** MATERIAL TO PROCESS follows **

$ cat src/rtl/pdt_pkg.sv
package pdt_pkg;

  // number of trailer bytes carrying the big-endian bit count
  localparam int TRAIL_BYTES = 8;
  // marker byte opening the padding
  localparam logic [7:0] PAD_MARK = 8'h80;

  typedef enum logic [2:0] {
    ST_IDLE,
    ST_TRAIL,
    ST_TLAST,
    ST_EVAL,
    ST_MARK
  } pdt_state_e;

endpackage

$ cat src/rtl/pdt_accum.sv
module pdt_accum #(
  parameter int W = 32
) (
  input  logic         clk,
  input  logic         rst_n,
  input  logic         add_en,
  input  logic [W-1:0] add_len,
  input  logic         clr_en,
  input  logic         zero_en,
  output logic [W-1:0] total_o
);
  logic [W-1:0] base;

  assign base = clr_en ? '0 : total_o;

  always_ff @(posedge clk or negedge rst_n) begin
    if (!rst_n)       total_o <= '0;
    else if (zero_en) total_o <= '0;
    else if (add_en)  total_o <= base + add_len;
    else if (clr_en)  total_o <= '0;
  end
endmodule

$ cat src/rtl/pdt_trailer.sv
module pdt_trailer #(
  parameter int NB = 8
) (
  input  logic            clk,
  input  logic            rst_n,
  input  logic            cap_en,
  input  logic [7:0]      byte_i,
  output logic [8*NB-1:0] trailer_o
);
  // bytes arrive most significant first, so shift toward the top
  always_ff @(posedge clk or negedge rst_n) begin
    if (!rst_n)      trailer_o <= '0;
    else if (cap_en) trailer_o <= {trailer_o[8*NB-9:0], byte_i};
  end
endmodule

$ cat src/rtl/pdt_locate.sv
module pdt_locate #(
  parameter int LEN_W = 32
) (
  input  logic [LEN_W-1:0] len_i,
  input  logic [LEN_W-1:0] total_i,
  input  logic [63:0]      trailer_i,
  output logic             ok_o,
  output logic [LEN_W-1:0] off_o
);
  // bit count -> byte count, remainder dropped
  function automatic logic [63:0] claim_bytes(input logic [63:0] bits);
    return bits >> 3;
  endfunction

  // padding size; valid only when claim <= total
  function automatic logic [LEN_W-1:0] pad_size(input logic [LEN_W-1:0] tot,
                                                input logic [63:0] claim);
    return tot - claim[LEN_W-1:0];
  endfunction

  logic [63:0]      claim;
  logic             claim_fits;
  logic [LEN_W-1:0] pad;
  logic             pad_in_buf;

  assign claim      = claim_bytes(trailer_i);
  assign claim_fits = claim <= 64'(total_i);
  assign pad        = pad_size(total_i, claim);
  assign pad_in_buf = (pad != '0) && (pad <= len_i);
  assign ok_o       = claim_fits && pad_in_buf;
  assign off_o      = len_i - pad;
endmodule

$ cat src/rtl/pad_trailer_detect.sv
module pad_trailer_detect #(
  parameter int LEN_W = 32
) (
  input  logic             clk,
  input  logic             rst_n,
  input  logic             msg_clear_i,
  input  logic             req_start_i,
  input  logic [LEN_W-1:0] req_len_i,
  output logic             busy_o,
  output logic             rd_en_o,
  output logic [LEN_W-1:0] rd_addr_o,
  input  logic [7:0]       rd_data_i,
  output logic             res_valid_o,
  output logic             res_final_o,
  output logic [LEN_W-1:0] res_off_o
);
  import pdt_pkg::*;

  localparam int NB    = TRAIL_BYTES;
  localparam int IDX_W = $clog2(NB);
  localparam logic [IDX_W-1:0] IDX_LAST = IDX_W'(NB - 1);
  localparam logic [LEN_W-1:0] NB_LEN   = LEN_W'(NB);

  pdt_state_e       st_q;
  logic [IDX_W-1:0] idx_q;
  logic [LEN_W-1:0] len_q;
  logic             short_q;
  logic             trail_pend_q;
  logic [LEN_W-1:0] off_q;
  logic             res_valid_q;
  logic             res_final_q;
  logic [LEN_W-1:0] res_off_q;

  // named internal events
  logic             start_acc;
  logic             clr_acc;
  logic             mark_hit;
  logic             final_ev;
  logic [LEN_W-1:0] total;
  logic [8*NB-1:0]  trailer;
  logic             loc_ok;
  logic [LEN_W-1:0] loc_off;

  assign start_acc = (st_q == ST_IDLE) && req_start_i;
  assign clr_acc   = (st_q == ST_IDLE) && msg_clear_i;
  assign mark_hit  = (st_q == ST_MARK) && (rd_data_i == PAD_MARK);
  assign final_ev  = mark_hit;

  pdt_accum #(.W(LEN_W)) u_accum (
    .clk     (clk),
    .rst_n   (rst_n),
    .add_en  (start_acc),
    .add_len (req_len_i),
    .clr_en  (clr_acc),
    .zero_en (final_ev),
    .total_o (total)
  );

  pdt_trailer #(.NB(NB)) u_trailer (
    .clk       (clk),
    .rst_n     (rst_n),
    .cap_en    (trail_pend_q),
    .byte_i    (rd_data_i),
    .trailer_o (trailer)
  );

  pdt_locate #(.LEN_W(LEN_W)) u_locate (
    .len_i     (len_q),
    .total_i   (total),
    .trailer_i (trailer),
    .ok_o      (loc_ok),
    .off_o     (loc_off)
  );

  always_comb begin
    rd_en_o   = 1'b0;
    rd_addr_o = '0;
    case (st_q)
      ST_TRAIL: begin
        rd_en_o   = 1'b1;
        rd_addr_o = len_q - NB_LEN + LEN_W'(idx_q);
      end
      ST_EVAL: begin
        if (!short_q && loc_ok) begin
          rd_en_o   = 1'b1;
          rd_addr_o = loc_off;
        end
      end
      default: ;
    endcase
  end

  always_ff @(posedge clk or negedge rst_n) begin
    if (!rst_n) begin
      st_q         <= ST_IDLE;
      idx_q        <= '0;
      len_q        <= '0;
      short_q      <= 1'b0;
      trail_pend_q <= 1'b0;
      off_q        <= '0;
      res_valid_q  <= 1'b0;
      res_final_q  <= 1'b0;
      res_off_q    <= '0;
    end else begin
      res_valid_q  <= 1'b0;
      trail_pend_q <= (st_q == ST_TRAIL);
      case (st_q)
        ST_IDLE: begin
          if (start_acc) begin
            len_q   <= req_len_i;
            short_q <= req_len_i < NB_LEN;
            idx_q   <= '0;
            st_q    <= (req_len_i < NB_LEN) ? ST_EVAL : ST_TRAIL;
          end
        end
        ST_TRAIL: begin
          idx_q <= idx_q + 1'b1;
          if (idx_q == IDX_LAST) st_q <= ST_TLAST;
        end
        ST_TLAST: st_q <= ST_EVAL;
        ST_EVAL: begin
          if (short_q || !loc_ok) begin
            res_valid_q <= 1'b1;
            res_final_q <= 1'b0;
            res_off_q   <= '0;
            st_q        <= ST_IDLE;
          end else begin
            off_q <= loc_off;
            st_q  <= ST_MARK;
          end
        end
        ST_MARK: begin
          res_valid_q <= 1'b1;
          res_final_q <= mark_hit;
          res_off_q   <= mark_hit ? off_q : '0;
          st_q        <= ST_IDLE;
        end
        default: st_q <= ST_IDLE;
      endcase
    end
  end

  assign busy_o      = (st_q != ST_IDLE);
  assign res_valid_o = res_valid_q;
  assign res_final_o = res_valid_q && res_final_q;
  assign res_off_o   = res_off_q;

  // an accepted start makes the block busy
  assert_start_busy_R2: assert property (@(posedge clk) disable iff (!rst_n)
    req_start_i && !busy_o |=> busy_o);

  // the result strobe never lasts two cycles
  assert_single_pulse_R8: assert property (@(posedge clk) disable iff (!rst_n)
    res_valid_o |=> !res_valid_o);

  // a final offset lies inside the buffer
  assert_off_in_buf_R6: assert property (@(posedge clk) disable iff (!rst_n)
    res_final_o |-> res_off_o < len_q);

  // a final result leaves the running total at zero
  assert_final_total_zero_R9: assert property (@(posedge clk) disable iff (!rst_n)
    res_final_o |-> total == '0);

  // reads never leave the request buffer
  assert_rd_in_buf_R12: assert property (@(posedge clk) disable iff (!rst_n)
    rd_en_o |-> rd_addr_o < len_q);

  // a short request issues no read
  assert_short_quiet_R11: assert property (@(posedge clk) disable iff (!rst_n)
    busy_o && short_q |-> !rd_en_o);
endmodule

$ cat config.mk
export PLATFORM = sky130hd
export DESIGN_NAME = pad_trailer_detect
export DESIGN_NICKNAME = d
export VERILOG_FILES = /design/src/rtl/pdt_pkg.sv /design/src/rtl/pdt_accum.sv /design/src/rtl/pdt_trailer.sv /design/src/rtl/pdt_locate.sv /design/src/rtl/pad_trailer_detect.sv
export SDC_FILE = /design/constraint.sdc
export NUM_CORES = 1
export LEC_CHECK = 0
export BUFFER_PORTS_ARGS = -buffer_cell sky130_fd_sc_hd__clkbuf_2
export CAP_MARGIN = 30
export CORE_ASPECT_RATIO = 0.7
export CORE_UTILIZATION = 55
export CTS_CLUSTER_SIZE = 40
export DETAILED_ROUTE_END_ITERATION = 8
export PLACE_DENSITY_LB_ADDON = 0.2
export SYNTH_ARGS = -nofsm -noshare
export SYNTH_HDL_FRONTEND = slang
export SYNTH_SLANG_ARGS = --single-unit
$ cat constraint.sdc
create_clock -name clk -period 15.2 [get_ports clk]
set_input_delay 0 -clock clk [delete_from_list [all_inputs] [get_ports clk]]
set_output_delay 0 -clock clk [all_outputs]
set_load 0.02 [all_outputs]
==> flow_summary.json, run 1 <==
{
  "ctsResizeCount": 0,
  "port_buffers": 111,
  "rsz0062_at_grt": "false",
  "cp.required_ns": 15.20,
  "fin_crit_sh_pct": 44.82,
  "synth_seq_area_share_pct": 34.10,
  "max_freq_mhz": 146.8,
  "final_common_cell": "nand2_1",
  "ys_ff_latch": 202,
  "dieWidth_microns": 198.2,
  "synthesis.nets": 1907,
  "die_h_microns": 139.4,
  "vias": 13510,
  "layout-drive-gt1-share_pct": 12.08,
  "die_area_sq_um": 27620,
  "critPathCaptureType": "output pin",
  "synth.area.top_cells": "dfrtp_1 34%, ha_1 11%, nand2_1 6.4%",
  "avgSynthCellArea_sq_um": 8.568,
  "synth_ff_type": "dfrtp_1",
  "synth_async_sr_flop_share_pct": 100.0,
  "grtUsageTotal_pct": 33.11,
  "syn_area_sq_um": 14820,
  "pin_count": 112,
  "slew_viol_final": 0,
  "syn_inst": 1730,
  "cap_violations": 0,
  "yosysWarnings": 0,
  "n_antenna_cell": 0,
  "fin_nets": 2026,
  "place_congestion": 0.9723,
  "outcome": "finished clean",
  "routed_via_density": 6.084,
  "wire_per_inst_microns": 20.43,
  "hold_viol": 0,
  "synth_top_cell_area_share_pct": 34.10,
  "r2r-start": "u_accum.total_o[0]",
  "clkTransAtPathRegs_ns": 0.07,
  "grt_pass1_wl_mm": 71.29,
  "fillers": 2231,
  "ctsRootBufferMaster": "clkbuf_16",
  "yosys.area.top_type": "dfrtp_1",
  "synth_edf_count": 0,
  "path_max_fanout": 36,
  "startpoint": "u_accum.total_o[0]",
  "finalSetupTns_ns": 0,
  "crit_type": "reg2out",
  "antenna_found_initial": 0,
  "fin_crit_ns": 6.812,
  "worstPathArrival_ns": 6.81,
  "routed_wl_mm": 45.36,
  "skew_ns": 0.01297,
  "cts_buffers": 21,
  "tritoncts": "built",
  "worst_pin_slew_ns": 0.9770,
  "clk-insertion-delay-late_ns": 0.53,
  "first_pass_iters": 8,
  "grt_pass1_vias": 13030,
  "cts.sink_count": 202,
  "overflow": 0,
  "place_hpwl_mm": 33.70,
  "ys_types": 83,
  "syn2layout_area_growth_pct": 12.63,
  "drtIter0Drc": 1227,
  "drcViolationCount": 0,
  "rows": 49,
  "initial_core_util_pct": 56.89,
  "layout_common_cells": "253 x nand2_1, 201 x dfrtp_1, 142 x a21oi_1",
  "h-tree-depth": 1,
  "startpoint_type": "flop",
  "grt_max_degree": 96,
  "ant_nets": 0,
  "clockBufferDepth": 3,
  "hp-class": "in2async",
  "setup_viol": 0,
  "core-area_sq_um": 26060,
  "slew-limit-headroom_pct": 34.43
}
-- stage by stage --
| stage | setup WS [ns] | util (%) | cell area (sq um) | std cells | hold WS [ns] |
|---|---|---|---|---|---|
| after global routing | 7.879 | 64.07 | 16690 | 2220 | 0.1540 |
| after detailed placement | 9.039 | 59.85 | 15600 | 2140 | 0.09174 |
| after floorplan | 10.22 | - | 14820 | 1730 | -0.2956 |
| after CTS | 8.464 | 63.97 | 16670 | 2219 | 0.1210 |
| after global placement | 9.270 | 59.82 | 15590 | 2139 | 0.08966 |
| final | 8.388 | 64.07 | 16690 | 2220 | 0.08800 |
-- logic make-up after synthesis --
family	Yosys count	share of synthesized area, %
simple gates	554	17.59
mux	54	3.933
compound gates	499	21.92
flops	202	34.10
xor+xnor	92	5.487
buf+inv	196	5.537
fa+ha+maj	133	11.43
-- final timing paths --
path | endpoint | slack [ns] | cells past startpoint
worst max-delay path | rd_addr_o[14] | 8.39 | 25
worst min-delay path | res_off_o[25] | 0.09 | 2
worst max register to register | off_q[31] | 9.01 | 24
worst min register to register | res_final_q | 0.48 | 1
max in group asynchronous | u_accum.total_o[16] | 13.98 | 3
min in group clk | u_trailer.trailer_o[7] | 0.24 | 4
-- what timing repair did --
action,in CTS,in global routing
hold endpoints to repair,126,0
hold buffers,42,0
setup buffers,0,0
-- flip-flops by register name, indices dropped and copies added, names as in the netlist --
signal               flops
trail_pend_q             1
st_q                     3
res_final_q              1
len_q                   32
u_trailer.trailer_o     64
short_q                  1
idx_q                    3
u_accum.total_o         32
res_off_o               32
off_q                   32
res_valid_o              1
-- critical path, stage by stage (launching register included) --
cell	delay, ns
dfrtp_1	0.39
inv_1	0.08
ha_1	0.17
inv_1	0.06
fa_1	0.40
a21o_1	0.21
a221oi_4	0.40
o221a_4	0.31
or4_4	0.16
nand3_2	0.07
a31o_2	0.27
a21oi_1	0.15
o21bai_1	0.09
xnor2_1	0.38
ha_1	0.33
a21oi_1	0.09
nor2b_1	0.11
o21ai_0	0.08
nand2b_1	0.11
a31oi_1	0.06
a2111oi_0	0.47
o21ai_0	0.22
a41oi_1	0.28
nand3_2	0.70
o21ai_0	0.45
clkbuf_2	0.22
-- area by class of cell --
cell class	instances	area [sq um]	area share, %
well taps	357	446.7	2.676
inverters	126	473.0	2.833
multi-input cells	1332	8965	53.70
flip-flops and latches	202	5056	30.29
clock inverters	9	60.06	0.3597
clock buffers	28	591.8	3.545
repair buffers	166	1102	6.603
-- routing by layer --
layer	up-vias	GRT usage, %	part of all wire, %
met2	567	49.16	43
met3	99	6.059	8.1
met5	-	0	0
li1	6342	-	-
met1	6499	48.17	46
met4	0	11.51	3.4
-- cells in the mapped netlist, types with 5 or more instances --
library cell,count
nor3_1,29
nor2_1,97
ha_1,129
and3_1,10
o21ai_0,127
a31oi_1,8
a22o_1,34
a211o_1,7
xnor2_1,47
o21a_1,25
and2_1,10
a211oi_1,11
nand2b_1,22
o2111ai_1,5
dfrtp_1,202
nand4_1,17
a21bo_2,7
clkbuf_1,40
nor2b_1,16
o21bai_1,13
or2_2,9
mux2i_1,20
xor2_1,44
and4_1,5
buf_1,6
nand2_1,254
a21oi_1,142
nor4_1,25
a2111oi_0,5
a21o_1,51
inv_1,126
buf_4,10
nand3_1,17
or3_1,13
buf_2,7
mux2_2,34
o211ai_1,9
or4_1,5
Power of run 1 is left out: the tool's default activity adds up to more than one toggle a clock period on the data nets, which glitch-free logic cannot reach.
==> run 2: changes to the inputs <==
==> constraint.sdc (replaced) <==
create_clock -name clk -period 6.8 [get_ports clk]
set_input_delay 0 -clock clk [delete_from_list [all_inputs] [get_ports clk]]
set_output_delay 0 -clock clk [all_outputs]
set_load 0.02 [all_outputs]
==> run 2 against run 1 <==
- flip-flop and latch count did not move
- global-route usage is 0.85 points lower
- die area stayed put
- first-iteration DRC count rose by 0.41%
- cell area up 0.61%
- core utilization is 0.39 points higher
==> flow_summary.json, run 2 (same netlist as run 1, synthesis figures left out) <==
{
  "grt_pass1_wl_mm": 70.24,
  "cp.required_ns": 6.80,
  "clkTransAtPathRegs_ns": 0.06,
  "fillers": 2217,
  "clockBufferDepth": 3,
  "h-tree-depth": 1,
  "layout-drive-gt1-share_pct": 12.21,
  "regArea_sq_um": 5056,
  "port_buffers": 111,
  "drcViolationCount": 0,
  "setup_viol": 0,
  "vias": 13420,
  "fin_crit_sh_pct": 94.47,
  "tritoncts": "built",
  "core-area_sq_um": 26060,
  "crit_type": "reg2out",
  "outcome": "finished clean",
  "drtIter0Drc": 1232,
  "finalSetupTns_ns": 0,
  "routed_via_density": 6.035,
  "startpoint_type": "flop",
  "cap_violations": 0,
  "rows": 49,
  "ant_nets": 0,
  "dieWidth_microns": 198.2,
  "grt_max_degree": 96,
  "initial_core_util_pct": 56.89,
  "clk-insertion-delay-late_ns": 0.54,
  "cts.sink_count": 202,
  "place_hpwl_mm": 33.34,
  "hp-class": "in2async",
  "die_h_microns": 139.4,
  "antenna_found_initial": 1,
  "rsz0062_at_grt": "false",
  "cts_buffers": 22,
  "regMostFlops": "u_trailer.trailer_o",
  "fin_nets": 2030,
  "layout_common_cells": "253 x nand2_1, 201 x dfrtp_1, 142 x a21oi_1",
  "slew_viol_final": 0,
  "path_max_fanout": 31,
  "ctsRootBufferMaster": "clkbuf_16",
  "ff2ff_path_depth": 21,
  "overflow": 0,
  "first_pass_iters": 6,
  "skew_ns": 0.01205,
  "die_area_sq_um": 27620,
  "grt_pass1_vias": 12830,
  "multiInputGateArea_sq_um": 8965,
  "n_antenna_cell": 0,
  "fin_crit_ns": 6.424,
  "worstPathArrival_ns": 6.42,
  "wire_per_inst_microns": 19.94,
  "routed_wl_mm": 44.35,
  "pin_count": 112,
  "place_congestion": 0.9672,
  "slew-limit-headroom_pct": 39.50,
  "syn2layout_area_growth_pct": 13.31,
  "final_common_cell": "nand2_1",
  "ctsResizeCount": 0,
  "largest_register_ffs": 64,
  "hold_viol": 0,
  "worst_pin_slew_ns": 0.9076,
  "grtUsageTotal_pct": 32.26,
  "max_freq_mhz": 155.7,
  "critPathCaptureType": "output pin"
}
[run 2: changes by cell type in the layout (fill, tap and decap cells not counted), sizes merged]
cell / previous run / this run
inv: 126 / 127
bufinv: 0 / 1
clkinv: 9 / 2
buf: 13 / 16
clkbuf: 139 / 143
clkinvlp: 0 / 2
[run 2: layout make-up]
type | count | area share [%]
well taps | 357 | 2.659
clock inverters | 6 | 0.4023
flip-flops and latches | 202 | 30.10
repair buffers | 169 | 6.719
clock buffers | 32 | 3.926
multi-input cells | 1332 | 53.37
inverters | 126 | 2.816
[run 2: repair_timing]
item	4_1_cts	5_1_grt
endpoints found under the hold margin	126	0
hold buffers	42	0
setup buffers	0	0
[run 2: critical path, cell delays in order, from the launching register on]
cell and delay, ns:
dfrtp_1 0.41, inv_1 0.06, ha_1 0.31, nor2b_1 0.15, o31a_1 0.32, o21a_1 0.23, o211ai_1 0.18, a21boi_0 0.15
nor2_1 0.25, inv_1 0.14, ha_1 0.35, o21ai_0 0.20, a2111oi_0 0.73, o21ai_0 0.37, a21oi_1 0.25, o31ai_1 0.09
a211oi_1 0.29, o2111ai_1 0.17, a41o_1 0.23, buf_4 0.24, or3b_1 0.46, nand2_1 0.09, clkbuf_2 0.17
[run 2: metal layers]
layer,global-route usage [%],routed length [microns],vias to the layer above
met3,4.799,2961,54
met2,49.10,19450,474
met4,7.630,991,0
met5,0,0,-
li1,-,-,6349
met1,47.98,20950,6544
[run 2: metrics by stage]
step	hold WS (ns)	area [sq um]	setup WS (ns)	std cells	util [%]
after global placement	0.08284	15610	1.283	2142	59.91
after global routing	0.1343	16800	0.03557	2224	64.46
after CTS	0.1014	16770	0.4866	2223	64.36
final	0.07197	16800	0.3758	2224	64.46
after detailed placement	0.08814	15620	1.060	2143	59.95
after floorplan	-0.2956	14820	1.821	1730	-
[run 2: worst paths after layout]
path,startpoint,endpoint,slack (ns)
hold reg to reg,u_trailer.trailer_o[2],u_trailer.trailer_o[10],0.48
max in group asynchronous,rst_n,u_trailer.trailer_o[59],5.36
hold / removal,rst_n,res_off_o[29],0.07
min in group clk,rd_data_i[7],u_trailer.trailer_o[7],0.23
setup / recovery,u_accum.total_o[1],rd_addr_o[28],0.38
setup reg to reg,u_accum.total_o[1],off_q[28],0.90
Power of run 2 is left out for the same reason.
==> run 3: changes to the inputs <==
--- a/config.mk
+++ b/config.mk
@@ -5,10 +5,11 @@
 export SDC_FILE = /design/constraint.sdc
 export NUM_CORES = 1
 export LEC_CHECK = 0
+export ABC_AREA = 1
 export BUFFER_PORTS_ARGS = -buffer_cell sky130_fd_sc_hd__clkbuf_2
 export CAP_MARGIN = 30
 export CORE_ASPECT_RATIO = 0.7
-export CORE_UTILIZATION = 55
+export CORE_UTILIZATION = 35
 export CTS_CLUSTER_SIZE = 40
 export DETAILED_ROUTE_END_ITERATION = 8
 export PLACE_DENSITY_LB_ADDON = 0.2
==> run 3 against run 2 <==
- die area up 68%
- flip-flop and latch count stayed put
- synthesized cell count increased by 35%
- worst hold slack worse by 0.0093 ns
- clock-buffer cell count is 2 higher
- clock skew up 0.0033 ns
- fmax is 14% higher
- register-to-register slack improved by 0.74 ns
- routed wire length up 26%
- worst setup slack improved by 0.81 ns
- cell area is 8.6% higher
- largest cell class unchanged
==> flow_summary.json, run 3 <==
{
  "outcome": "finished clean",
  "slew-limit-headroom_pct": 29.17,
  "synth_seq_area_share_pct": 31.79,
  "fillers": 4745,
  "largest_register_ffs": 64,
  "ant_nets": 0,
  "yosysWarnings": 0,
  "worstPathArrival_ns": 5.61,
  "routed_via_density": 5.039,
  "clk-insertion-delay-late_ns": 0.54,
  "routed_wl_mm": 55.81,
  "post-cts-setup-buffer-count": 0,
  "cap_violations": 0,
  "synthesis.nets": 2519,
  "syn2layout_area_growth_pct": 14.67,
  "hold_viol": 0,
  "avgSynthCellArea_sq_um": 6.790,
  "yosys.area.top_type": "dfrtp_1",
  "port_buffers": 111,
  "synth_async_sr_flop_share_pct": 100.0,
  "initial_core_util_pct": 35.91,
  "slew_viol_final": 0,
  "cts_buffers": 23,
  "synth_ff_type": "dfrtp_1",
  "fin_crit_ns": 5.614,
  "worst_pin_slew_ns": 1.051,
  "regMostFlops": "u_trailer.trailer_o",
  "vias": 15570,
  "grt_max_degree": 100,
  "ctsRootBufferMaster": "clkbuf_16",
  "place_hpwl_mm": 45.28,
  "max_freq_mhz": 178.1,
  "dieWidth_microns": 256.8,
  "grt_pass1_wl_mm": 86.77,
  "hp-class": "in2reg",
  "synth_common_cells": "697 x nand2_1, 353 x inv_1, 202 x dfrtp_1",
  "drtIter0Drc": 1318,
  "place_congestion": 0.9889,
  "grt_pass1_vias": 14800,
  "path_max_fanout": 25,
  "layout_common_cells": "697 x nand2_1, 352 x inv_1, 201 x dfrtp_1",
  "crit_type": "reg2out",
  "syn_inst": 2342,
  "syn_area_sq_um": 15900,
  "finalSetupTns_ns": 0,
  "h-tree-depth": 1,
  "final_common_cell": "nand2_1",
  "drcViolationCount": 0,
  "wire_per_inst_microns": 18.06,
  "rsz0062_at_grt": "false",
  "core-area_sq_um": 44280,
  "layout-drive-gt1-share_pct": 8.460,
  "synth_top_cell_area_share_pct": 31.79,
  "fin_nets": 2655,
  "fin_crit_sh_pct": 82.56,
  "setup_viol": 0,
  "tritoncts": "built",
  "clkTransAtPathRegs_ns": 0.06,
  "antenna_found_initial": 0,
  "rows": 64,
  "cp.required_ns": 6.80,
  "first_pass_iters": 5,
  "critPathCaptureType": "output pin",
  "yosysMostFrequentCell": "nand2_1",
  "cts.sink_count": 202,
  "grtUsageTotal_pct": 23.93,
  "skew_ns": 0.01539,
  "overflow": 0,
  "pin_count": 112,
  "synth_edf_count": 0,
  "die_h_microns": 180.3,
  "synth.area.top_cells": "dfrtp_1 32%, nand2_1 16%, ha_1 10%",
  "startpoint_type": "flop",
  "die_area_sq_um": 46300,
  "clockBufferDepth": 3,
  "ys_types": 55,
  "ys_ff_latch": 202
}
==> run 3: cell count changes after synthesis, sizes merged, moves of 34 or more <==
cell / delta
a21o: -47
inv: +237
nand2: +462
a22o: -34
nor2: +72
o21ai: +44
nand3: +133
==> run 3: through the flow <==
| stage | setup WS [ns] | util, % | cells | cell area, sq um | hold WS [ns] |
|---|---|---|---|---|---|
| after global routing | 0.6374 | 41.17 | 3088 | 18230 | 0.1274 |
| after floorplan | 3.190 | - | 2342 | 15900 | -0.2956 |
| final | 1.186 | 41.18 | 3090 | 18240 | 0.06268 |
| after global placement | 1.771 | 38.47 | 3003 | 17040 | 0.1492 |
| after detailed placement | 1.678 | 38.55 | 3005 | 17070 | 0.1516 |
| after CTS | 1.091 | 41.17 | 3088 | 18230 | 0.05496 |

** End of MATERIAL TO PROCESS **

ASSIGNMENT: The expected answer is a number and nothing else: how many lines above include the word "limit".

RESULT OF THE EXERCISE: 3